## YOUR INSTRUCTIONS
Instruction for the entries that follow: retype exactly the lines from the line with "hold reg to" to the line with "## run 2: metal layers", both included, and omit all others.

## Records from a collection
Start of Block
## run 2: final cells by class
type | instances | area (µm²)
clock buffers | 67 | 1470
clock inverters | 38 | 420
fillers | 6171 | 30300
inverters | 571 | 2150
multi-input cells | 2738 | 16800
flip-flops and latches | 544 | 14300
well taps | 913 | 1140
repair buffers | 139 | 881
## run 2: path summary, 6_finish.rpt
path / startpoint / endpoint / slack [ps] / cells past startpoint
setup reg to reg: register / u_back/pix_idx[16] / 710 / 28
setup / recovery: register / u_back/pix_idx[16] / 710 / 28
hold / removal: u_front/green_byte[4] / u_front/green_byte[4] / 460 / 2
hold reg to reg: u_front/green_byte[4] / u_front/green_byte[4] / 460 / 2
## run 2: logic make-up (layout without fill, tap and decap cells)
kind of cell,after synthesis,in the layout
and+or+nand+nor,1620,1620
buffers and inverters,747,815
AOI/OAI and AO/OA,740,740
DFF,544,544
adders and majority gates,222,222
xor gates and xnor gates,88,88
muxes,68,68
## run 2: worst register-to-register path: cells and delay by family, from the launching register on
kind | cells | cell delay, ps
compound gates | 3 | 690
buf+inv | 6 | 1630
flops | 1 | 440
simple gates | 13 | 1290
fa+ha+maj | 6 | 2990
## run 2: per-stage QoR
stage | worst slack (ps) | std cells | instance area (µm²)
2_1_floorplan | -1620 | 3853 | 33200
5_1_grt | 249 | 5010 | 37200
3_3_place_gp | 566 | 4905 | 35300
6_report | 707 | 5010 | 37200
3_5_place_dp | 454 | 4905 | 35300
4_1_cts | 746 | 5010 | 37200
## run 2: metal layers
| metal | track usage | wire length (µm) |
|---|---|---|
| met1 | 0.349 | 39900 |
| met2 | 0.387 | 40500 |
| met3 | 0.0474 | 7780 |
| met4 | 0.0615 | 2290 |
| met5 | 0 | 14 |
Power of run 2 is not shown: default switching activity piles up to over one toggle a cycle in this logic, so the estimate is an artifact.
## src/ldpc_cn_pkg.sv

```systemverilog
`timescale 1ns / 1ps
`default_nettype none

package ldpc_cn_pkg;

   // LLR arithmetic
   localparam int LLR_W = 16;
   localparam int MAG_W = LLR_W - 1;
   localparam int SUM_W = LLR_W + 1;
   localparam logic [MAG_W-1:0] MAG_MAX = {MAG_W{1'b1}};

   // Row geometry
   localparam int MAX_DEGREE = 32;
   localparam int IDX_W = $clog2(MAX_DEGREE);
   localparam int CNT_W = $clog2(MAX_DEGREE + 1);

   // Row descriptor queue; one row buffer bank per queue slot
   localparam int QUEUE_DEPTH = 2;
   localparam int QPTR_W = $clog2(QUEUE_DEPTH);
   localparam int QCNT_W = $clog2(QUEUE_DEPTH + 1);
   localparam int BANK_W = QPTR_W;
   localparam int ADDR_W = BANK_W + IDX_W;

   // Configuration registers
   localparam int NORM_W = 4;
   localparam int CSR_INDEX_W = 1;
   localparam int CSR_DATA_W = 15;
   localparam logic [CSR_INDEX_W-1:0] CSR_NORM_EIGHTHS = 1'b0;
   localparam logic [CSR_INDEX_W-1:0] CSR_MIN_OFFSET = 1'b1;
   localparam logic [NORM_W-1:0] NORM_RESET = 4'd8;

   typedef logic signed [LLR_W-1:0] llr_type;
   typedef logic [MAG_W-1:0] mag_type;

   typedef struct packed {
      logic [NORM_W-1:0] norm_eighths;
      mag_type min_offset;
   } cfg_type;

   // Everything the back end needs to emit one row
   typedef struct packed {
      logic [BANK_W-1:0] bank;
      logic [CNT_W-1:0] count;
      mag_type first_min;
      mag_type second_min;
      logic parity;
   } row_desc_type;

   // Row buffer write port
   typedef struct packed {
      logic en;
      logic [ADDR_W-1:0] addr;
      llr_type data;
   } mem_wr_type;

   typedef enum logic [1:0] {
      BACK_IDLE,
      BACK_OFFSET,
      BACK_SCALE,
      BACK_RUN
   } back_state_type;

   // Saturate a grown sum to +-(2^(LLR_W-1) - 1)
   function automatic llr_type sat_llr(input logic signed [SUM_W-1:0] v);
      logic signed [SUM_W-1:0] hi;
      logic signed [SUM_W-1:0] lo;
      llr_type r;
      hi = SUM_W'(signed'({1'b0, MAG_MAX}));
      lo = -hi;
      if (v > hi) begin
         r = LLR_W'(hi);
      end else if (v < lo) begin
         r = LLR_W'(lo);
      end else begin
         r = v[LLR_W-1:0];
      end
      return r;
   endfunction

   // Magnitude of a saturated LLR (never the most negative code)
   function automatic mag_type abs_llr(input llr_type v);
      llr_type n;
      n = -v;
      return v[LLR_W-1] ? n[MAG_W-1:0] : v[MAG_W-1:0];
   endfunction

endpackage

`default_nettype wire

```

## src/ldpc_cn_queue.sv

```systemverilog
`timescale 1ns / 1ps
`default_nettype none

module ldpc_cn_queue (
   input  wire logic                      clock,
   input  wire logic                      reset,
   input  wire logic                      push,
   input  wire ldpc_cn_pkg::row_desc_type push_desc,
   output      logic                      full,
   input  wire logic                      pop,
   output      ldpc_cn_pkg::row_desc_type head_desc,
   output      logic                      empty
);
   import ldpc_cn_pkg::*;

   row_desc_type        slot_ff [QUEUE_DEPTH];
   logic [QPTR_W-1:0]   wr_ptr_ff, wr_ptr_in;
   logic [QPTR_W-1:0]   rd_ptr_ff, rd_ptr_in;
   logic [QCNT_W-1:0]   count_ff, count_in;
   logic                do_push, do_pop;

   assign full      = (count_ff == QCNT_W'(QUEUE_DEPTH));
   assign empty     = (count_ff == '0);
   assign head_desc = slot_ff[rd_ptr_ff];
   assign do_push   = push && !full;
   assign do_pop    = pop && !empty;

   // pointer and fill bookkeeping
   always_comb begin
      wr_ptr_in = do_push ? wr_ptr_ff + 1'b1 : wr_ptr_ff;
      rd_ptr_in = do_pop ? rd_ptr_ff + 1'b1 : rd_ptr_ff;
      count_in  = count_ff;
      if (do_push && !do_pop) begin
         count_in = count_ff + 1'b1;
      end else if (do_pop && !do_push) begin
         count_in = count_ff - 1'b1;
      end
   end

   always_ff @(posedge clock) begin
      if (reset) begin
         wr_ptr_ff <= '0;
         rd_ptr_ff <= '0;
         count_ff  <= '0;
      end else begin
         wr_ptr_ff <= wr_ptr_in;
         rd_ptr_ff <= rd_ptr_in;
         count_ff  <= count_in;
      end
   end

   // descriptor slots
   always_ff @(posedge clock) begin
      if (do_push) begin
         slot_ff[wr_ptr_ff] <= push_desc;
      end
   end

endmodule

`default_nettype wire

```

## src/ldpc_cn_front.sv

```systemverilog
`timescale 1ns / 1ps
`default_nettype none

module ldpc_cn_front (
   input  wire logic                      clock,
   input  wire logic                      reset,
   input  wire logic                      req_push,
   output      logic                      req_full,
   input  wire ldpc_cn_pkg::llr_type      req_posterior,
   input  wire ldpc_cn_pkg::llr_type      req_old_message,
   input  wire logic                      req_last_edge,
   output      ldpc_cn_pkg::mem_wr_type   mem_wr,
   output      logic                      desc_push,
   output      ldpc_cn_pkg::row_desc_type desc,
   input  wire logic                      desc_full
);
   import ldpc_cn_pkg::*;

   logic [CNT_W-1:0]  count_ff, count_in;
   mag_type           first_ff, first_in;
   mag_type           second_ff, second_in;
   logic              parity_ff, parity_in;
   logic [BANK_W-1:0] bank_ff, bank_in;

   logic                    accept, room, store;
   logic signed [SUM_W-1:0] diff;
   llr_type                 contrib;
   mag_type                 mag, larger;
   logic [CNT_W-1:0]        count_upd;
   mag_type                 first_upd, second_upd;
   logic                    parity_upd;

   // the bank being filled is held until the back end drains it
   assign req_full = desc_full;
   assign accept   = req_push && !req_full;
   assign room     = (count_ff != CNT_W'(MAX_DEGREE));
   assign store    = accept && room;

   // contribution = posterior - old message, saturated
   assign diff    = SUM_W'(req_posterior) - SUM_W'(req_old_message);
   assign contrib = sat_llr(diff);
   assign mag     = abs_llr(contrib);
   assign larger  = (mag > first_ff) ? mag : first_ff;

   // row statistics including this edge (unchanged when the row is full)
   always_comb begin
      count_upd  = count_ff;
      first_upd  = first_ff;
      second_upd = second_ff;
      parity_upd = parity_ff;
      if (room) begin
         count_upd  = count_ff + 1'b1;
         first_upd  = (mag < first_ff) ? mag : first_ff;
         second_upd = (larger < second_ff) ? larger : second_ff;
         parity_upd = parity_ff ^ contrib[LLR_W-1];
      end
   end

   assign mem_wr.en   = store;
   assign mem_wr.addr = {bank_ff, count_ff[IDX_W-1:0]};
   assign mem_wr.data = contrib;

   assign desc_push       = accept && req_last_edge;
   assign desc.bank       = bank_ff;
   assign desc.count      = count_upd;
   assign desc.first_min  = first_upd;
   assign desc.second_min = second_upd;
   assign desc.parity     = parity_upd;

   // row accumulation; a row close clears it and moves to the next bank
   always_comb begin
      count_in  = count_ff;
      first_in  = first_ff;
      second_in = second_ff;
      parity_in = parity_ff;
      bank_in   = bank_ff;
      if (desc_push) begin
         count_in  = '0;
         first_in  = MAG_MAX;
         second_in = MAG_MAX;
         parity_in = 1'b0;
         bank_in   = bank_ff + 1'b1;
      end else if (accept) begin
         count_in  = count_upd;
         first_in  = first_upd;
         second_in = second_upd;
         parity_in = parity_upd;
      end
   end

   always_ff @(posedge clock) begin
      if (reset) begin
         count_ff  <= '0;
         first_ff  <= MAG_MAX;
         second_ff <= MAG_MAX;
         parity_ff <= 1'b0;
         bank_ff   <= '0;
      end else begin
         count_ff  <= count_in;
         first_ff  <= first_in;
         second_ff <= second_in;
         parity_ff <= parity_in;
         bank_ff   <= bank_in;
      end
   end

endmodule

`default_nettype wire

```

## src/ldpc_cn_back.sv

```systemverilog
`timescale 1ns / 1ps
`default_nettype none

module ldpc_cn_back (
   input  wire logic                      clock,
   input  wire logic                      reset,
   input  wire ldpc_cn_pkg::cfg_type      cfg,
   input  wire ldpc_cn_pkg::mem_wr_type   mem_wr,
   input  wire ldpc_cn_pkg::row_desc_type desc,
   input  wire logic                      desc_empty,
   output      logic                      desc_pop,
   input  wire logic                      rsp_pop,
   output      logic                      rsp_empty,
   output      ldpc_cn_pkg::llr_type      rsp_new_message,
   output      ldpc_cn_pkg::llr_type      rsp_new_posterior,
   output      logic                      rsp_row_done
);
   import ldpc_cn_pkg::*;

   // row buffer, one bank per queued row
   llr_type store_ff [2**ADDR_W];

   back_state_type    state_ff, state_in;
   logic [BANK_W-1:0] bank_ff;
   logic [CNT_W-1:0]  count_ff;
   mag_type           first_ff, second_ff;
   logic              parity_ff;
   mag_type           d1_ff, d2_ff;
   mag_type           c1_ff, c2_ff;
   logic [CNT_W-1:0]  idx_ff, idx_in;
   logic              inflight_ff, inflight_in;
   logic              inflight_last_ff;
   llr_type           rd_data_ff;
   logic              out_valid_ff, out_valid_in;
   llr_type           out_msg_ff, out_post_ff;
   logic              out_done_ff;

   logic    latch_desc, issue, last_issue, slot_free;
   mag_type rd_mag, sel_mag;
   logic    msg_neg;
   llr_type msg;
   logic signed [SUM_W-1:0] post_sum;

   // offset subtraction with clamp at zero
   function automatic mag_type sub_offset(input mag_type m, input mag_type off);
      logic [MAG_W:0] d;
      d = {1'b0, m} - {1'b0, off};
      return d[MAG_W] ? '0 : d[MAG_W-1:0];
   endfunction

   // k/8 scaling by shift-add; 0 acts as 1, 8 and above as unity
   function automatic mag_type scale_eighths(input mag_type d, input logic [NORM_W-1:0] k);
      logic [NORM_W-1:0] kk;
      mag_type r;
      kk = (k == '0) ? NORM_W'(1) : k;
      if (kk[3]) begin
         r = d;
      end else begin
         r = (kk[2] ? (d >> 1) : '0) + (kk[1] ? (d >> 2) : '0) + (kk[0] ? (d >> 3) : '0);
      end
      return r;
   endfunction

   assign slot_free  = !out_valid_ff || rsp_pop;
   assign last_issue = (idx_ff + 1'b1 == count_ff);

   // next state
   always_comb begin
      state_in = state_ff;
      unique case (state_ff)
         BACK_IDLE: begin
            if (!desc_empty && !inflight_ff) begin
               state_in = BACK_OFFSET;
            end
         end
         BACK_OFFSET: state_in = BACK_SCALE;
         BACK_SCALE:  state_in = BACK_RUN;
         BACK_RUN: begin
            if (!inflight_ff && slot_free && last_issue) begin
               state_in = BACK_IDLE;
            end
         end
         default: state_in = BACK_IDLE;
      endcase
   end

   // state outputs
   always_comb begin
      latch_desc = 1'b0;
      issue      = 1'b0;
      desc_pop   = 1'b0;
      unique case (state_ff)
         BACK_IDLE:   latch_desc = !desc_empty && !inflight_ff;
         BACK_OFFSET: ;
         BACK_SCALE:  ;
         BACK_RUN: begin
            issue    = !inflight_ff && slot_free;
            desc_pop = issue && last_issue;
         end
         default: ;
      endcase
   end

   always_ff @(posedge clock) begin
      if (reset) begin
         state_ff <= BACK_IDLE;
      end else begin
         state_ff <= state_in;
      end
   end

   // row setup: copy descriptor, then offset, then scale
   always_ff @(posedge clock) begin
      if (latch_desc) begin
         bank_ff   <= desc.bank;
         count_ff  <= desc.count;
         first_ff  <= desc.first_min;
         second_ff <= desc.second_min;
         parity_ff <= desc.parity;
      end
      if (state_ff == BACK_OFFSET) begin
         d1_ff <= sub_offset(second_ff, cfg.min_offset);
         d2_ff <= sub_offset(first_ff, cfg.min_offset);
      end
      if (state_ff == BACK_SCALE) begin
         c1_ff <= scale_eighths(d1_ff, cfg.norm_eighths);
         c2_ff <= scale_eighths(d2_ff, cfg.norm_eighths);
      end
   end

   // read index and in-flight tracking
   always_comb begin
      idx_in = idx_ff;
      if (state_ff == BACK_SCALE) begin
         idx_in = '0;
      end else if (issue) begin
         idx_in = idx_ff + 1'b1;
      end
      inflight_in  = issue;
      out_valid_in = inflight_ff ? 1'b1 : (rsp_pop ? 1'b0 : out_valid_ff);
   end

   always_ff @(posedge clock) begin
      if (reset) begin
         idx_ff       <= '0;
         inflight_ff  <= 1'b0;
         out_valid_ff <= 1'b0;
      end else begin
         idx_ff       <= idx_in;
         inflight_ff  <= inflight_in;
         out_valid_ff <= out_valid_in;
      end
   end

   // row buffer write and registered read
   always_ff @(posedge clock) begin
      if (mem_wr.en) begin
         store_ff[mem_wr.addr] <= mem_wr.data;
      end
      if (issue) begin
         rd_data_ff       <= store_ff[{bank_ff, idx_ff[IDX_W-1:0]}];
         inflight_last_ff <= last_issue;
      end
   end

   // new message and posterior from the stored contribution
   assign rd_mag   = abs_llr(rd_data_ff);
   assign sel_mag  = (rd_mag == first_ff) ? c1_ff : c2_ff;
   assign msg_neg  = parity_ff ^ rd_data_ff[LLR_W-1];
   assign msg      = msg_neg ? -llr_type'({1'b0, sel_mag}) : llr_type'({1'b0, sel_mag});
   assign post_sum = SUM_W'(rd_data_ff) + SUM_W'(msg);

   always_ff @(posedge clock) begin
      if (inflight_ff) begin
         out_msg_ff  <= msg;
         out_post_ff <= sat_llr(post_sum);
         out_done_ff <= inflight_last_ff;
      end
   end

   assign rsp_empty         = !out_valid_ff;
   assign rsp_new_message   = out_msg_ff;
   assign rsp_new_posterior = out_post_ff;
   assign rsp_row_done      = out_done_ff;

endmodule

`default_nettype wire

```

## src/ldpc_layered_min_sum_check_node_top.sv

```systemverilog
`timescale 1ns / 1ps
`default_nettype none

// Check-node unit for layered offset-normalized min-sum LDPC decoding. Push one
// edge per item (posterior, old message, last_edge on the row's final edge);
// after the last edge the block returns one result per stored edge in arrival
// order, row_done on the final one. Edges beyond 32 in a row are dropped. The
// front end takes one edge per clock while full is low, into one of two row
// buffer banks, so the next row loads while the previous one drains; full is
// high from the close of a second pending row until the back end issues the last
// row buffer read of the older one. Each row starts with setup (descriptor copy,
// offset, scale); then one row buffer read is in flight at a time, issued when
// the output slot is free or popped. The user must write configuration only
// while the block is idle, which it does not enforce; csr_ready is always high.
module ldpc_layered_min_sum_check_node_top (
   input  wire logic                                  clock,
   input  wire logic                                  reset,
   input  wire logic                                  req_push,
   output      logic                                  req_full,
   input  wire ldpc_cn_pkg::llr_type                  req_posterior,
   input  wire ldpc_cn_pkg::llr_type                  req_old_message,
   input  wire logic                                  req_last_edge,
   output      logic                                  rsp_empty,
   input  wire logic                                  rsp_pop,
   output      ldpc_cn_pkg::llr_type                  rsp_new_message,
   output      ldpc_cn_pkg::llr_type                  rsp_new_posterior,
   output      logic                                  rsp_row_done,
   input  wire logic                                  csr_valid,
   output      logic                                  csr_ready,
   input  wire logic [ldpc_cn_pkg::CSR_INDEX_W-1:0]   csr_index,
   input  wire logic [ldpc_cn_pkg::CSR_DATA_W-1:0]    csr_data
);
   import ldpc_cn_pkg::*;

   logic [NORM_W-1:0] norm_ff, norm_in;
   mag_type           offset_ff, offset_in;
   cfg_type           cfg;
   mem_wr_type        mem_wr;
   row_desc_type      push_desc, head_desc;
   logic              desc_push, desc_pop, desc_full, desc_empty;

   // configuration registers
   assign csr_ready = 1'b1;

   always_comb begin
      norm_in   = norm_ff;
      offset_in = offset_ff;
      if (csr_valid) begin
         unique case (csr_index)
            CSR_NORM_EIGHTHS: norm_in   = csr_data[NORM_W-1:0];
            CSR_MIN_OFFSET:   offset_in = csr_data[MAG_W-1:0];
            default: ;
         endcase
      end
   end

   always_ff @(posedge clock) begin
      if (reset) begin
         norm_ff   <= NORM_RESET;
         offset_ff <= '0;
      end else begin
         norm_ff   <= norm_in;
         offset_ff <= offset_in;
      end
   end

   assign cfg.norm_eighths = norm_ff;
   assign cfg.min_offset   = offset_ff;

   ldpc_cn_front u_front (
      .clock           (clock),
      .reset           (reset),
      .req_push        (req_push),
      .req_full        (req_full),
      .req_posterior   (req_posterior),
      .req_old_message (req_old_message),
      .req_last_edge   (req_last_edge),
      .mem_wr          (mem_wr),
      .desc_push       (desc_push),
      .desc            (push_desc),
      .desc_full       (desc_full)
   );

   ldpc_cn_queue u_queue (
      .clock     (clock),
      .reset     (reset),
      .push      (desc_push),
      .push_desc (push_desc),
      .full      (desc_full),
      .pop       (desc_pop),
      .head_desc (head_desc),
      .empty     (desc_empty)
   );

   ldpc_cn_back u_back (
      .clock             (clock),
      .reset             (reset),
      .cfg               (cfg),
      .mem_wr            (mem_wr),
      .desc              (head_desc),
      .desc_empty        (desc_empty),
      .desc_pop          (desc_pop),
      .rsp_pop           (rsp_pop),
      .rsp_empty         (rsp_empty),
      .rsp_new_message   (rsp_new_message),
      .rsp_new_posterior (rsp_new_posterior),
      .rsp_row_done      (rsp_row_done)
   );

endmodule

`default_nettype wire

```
End of Block
## REPLY
hold reg to reg: u_front/green_byte[4] / u_front/green_byte[4] / 460 / 2
## run 2: logic make-up (layout without fill, tap and decap cells)
kind of cell,after synthesis,in the layout
and+or+nand+nor,1620,1620
buffers and inverters,747,815
AOI/OAI and AO/OA,740,740
DFF,544,544
adders and majority gates,222,222
xor gates and xnor gates,88,88
muxes,68,68
## run 2: worst register-to-register path: cells and delay by family, from the launching register on
kind | cells | cell delay, ps
compound gates | 3 | 690
buf+inv | 6 | 1630
flops | 1 | 440
simple gates | 13 | 1290
fa+ha+maj | 6 | 2990
## run 2: per-stage QoR
stage | worst slack (ps) | std cells | instance area (µm²)
2_1_floorplan | -1620 | 3853 | 33200
5_1_grt | 249 | 5010 | 37200
3_3_place_gp | 566 | 4905 | 35300
6_report | 707 | 5010 | 37200
3_5_place_dp | 454 | 4905 | 35300
4_1_cts | 746 | 5010 | 37200
## run 2: metal layers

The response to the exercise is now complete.